GOAL OF THE EXERCISE: Where the records below reach the line containing "summary of the", start transcribing, and end with the line containing "Of v10 and v34, v10", exactly and with nothing else added.

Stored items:
<<<<
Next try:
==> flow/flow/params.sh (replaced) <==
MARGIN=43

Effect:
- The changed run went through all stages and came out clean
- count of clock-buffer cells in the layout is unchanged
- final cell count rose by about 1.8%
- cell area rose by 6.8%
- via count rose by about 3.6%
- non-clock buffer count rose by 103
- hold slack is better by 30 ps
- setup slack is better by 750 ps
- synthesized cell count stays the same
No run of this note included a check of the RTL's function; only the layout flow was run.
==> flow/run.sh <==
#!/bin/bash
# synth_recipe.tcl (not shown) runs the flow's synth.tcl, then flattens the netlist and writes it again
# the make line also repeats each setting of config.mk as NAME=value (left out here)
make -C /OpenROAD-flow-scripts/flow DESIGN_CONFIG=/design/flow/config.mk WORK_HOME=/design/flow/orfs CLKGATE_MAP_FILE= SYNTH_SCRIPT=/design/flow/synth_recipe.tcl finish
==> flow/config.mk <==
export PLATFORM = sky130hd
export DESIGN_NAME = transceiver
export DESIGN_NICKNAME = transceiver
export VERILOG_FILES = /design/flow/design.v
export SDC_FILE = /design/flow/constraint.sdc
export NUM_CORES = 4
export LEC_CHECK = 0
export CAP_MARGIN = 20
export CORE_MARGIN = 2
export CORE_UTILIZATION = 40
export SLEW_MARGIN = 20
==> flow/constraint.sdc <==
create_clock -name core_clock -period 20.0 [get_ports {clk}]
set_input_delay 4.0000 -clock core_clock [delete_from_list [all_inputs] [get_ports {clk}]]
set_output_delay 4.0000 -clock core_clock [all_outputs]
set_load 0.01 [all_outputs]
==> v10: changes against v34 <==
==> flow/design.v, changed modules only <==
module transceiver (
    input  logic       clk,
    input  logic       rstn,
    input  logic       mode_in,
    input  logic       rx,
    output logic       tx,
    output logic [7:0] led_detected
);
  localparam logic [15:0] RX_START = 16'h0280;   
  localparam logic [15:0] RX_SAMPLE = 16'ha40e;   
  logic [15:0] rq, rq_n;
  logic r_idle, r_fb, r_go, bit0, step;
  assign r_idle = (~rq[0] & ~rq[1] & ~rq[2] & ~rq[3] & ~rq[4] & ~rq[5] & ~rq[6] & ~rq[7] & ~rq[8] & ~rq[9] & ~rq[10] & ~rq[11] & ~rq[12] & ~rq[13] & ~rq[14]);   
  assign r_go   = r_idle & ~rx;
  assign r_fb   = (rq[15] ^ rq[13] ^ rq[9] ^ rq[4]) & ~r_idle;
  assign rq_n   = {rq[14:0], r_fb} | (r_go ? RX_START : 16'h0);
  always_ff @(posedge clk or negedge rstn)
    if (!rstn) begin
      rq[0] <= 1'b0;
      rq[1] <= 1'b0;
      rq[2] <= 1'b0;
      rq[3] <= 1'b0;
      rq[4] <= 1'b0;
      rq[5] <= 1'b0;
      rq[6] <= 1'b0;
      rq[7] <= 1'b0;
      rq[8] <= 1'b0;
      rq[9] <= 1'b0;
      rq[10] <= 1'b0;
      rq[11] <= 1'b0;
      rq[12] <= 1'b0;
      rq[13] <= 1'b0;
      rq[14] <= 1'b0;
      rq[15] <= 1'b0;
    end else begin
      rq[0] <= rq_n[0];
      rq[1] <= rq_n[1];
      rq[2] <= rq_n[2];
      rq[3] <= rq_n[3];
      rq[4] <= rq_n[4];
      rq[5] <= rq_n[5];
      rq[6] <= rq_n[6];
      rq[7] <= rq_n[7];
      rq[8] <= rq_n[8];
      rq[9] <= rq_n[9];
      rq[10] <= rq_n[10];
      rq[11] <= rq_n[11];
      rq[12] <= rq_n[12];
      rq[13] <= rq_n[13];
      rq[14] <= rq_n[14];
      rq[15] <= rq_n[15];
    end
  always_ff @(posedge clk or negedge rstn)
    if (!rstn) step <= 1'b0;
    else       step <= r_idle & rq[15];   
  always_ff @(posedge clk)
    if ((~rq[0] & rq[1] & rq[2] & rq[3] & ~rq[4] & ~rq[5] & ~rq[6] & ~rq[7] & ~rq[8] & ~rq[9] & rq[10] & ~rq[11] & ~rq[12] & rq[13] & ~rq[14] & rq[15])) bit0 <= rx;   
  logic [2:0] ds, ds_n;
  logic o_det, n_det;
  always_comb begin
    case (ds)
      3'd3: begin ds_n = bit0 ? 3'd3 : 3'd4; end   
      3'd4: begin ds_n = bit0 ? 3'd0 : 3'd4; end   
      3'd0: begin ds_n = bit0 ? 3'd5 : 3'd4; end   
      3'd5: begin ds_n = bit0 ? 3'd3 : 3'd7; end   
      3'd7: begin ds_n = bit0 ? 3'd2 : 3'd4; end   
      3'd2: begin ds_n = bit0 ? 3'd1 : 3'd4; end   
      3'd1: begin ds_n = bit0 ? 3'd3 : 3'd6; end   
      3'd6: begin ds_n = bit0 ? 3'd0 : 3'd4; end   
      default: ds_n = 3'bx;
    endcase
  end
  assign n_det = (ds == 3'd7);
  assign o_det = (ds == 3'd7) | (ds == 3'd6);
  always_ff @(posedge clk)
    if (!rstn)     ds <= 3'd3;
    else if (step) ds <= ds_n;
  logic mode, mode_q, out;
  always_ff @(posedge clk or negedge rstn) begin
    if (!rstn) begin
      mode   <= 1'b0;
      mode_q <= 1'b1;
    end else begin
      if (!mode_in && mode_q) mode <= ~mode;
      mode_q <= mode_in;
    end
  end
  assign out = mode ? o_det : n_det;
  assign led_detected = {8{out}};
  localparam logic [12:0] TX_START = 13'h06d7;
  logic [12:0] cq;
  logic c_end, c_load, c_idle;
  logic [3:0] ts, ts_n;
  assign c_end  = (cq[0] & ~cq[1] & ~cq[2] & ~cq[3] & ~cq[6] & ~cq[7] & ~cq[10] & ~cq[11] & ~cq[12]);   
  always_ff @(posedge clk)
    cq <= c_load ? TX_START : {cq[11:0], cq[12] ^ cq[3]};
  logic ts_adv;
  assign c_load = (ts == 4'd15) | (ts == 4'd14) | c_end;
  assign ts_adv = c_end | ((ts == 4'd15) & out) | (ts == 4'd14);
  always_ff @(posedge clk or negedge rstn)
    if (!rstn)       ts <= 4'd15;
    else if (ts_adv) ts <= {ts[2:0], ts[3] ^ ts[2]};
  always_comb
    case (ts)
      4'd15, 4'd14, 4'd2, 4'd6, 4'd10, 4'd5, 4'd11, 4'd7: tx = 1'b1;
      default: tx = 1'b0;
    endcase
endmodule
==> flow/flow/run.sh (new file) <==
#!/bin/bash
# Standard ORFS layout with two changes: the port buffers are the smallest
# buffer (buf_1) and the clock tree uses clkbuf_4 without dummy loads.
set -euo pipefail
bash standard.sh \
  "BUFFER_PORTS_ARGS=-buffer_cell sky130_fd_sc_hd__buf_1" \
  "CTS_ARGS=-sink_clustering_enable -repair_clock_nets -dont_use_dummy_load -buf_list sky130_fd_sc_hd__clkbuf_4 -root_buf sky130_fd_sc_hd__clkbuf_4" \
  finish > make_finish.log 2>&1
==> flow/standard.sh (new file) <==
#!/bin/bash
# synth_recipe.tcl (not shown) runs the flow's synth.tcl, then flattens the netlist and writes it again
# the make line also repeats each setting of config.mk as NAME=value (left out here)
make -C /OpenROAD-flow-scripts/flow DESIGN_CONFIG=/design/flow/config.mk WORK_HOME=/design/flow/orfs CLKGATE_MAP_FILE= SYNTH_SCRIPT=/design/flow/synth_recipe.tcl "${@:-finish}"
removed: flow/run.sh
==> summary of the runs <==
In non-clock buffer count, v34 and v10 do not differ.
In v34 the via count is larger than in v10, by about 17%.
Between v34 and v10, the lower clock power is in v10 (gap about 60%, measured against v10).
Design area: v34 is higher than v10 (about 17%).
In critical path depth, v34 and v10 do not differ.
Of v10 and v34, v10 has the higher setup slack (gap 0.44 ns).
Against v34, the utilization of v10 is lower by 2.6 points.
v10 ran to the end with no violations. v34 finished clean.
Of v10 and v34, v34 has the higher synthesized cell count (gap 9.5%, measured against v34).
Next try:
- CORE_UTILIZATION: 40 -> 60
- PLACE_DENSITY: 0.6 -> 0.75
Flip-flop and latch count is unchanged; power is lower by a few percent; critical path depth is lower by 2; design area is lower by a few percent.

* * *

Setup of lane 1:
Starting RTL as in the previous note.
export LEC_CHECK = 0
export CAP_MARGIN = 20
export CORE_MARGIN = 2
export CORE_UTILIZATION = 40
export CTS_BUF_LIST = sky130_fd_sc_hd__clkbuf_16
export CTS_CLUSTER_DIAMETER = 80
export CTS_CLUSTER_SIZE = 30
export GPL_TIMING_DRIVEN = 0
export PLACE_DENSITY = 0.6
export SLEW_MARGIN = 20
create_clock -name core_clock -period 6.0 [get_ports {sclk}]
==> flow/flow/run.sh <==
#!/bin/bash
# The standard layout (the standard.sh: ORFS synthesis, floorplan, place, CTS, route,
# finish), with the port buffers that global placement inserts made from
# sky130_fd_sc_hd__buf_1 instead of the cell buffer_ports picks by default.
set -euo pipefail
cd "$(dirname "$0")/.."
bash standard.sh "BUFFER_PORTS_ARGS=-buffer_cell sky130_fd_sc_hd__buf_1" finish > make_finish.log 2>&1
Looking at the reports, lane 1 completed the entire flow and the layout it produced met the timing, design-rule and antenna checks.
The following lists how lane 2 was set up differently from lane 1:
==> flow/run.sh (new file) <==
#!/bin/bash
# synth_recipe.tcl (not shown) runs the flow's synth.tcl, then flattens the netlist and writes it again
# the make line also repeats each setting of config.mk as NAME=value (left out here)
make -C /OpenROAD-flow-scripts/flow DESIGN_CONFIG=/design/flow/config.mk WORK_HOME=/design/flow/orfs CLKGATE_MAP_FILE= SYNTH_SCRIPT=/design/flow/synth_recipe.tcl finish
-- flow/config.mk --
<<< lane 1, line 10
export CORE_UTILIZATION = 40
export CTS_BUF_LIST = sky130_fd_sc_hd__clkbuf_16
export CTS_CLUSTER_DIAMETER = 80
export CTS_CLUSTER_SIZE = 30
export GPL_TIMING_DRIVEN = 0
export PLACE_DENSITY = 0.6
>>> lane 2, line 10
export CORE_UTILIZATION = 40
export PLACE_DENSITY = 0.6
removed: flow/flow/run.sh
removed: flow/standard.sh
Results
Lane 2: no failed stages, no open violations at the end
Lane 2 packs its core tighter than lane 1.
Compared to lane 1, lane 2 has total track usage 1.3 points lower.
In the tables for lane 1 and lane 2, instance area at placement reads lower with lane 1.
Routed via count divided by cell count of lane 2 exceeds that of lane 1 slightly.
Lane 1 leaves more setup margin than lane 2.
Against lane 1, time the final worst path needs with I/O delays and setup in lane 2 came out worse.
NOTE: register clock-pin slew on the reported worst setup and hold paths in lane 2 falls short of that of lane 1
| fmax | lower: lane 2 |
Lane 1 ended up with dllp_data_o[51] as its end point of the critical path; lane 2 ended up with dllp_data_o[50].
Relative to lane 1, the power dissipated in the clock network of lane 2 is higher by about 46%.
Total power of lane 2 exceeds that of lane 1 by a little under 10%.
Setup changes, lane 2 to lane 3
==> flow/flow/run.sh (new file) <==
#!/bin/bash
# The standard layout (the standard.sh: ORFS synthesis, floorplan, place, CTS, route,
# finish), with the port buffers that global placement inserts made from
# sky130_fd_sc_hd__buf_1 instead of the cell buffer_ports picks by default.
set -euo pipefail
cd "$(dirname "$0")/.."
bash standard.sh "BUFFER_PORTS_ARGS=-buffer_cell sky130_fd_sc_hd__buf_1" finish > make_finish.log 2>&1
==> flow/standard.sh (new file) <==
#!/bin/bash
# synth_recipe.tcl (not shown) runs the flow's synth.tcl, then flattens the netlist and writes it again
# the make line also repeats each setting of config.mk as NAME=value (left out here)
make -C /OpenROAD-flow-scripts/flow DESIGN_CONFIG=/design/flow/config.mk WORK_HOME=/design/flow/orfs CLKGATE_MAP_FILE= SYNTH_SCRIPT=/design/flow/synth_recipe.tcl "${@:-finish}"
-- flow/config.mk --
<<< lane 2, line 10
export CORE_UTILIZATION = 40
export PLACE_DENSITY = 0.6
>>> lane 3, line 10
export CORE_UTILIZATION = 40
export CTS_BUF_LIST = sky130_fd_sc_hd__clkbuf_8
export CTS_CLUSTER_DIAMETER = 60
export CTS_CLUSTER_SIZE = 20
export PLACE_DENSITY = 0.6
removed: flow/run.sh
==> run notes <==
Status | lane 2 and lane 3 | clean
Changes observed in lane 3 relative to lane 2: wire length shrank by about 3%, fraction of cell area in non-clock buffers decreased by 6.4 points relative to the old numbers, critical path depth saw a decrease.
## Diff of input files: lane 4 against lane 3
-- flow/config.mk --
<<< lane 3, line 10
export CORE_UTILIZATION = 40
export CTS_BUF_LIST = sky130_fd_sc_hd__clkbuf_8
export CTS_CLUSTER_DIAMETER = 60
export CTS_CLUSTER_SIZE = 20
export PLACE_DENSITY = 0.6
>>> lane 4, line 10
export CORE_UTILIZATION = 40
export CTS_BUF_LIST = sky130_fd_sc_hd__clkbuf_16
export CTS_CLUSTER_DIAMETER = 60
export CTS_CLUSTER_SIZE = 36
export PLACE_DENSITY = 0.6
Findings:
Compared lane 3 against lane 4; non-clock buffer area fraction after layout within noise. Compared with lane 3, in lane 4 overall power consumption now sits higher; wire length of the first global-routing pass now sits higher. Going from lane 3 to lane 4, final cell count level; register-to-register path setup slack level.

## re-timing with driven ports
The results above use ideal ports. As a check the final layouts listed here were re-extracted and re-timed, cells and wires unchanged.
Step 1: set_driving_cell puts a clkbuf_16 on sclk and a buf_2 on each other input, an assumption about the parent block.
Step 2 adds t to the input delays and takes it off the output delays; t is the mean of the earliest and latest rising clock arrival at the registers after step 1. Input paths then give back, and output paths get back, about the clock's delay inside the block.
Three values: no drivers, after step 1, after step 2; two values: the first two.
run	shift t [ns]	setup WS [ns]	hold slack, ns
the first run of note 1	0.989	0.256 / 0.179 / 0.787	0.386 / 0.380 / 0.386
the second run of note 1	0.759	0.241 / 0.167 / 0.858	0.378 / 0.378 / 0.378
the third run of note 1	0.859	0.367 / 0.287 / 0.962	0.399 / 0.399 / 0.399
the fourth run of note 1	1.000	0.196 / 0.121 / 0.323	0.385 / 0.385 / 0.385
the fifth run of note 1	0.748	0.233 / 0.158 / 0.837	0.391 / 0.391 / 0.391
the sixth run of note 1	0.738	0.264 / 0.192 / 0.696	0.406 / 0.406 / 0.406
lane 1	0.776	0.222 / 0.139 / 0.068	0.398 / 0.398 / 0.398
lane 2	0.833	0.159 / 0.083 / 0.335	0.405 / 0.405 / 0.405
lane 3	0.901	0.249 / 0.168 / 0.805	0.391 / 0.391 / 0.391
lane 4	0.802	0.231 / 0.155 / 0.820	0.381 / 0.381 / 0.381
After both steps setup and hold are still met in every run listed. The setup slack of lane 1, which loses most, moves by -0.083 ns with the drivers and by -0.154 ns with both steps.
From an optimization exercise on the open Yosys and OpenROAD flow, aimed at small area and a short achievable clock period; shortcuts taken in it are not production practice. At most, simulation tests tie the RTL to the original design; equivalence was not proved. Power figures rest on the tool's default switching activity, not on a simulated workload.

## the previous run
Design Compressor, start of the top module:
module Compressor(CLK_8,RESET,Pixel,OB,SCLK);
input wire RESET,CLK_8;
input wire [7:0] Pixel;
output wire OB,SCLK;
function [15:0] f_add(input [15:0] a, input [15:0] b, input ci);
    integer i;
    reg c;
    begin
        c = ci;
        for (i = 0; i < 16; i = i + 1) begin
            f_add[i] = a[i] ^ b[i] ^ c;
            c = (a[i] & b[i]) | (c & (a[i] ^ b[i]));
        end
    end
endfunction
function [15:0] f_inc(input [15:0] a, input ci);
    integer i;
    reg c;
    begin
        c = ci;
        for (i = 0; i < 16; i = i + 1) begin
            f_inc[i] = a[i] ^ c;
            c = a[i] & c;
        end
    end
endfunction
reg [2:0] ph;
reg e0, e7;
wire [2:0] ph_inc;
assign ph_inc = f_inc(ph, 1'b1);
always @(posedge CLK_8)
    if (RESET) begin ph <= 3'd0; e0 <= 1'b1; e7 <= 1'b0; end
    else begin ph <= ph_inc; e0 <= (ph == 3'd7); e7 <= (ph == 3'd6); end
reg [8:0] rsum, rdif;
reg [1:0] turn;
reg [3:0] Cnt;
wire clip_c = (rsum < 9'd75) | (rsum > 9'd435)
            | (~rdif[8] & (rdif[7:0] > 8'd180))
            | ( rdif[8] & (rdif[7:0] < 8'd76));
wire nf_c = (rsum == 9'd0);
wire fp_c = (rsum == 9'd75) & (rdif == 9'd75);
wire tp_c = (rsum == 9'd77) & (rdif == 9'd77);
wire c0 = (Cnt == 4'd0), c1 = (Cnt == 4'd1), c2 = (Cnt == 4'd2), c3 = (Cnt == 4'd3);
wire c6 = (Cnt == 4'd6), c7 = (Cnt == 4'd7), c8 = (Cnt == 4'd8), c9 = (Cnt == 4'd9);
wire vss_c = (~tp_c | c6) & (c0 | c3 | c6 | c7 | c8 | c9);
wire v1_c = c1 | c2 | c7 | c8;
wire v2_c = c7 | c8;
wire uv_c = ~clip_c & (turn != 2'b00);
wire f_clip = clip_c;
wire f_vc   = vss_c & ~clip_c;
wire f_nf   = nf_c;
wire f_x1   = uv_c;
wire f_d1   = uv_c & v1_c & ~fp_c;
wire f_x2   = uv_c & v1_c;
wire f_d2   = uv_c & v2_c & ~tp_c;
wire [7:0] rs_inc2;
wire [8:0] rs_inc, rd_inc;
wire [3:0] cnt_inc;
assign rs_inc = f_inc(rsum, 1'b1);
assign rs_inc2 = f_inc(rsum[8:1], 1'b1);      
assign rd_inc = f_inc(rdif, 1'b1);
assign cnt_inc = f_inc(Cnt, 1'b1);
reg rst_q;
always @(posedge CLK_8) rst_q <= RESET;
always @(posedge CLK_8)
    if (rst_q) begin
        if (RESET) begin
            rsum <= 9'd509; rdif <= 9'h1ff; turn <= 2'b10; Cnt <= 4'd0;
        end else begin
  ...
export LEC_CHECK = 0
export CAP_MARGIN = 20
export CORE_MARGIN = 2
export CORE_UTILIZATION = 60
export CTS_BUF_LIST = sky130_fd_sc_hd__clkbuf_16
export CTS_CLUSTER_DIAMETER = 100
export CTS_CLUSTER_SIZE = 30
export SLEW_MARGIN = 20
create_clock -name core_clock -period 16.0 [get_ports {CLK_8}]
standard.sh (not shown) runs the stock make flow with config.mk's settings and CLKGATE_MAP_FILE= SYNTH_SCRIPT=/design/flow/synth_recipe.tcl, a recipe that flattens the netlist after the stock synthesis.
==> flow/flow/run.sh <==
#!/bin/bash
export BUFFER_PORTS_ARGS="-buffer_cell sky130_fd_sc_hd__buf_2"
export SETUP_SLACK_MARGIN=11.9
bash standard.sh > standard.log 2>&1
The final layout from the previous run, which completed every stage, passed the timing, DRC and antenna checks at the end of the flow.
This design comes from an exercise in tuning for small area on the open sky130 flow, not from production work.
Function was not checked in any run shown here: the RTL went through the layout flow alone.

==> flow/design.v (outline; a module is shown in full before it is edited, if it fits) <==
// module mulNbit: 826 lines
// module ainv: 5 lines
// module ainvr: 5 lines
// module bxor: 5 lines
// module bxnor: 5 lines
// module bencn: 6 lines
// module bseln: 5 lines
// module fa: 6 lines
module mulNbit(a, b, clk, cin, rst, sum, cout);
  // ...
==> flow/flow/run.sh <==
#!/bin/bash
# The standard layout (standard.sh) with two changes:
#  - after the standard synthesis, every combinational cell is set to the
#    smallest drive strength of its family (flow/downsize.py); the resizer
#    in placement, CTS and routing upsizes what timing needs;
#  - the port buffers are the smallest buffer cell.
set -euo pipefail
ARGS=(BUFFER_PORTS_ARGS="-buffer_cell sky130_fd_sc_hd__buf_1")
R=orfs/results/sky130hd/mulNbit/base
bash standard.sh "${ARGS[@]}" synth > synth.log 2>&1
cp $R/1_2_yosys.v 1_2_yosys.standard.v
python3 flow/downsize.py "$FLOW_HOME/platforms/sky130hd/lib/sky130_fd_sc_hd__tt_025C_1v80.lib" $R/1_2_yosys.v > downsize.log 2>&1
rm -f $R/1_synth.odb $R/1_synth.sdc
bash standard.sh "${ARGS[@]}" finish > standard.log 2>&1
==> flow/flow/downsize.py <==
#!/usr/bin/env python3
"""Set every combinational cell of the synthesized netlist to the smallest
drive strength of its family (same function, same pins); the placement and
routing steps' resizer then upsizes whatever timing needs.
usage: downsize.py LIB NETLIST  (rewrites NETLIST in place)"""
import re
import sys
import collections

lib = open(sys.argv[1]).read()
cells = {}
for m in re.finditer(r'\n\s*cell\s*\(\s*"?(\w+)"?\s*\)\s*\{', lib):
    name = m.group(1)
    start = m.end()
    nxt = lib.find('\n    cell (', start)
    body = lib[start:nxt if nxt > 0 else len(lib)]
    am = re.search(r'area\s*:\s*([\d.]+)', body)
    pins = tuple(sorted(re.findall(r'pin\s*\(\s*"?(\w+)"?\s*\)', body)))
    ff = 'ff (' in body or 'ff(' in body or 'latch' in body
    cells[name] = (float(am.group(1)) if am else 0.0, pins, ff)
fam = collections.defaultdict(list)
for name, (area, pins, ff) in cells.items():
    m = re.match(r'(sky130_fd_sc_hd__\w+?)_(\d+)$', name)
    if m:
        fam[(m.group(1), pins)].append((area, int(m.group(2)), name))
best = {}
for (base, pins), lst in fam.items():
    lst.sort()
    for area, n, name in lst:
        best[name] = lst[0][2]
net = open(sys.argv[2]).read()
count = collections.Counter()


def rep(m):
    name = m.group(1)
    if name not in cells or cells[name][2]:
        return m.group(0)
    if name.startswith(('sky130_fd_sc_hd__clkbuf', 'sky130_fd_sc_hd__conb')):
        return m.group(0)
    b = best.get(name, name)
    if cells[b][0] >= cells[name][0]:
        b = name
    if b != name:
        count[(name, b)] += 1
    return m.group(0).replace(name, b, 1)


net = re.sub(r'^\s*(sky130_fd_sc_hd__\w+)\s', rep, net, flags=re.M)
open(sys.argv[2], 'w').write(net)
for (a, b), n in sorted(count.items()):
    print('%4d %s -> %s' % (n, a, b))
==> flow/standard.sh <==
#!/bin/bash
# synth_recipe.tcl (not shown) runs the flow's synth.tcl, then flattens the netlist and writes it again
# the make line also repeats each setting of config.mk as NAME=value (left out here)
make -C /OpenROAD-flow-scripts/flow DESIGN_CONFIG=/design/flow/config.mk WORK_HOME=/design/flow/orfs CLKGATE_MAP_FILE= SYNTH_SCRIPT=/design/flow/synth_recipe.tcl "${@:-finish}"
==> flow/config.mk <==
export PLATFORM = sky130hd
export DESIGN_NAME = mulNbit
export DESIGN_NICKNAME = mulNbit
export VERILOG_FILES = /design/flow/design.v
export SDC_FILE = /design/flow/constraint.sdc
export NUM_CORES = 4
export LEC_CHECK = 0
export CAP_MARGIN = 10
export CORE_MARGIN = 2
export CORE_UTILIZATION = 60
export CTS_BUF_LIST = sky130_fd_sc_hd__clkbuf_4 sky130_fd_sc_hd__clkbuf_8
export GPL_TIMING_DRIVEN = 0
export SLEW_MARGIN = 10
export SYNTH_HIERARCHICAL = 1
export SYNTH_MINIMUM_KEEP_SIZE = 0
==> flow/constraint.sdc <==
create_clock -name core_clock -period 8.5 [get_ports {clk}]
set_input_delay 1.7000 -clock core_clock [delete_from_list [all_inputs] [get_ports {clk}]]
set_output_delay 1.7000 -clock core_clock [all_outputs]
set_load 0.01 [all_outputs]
>>>>
<<<<
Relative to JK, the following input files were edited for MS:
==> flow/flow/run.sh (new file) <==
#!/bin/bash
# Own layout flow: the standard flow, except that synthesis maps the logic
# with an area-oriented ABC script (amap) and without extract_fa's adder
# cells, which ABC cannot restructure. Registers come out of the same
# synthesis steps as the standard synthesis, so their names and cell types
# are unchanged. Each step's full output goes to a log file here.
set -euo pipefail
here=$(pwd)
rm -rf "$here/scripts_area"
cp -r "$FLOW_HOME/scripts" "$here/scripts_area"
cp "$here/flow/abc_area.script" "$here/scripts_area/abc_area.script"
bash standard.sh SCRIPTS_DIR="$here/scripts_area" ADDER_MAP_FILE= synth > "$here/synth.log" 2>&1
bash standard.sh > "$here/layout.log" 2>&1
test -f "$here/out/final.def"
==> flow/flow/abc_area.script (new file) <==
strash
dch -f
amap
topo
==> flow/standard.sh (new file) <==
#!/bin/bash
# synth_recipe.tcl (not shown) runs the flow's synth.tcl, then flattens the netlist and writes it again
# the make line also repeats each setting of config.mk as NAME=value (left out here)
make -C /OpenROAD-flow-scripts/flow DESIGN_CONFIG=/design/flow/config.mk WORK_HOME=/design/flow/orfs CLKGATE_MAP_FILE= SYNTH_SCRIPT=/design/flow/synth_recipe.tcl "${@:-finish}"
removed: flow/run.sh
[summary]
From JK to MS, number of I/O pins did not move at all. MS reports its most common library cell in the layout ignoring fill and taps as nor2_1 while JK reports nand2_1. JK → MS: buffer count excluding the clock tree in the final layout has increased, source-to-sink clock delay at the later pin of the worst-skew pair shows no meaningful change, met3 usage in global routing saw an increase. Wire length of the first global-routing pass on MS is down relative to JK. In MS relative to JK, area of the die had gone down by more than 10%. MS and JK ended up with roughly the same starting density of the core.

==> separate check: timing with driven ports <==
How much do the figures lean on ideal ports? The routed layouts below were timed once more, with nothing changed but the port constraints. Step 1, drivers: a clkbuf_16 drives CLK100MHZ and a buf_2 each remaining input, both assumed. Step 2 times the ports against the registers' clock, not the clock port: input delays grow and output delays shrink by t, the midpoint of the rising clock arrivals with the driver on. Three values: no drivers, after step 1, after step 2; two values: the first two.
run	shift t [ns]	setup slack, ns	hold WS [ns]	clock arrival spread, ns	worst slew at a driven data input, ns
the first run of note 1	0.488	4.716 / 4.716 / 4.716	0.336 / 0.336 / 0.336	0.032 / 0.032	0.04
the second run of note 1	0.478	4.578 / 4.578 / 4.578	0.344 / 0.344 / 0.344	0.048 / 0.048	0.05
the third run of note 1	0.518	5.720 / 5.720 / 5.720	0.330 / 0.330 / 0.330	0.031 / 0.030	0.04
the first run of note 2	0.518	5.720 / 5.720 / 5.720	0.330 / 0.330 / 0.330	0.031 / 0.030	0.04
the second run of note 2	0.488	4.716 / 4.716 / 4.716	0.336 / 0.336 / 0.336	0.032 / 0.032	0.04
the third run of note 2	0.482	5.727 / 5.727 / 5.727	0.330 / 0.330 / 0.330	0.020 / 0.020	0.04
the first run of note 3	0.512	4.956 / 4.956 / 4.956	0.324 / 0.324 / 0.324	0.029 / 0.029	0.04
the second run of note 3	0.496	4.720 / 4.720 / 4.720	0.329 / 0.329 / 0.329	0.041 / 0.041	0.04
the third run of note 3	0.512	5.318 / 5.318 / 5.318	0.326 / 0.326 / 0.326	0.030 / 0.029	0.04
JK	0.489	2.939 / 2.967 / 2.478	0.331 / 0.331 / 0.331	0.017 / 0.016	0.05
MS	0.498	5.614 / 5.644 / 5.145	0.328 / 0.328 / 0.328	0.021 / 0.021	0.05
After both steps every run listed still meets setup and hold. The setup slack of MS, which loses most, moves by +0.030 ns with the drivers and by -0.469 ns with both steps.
>>>>
YOUR SOLUTION:
==> summary of the runs <==
In non-clock buffer count, v34 and v10 do not differ.
In v34 the via count is larger than in v10, by about 17%.
Between v34 and v10, the lower clock power is in v10 (gap about 60%, measured against v10).
Design area: v34 is higher than v10 (about 17%).
In critical path depth, v34 and v10 do not differ.
Of v10 and v34, v10 has the higher setup slack (gap 0.44 ns).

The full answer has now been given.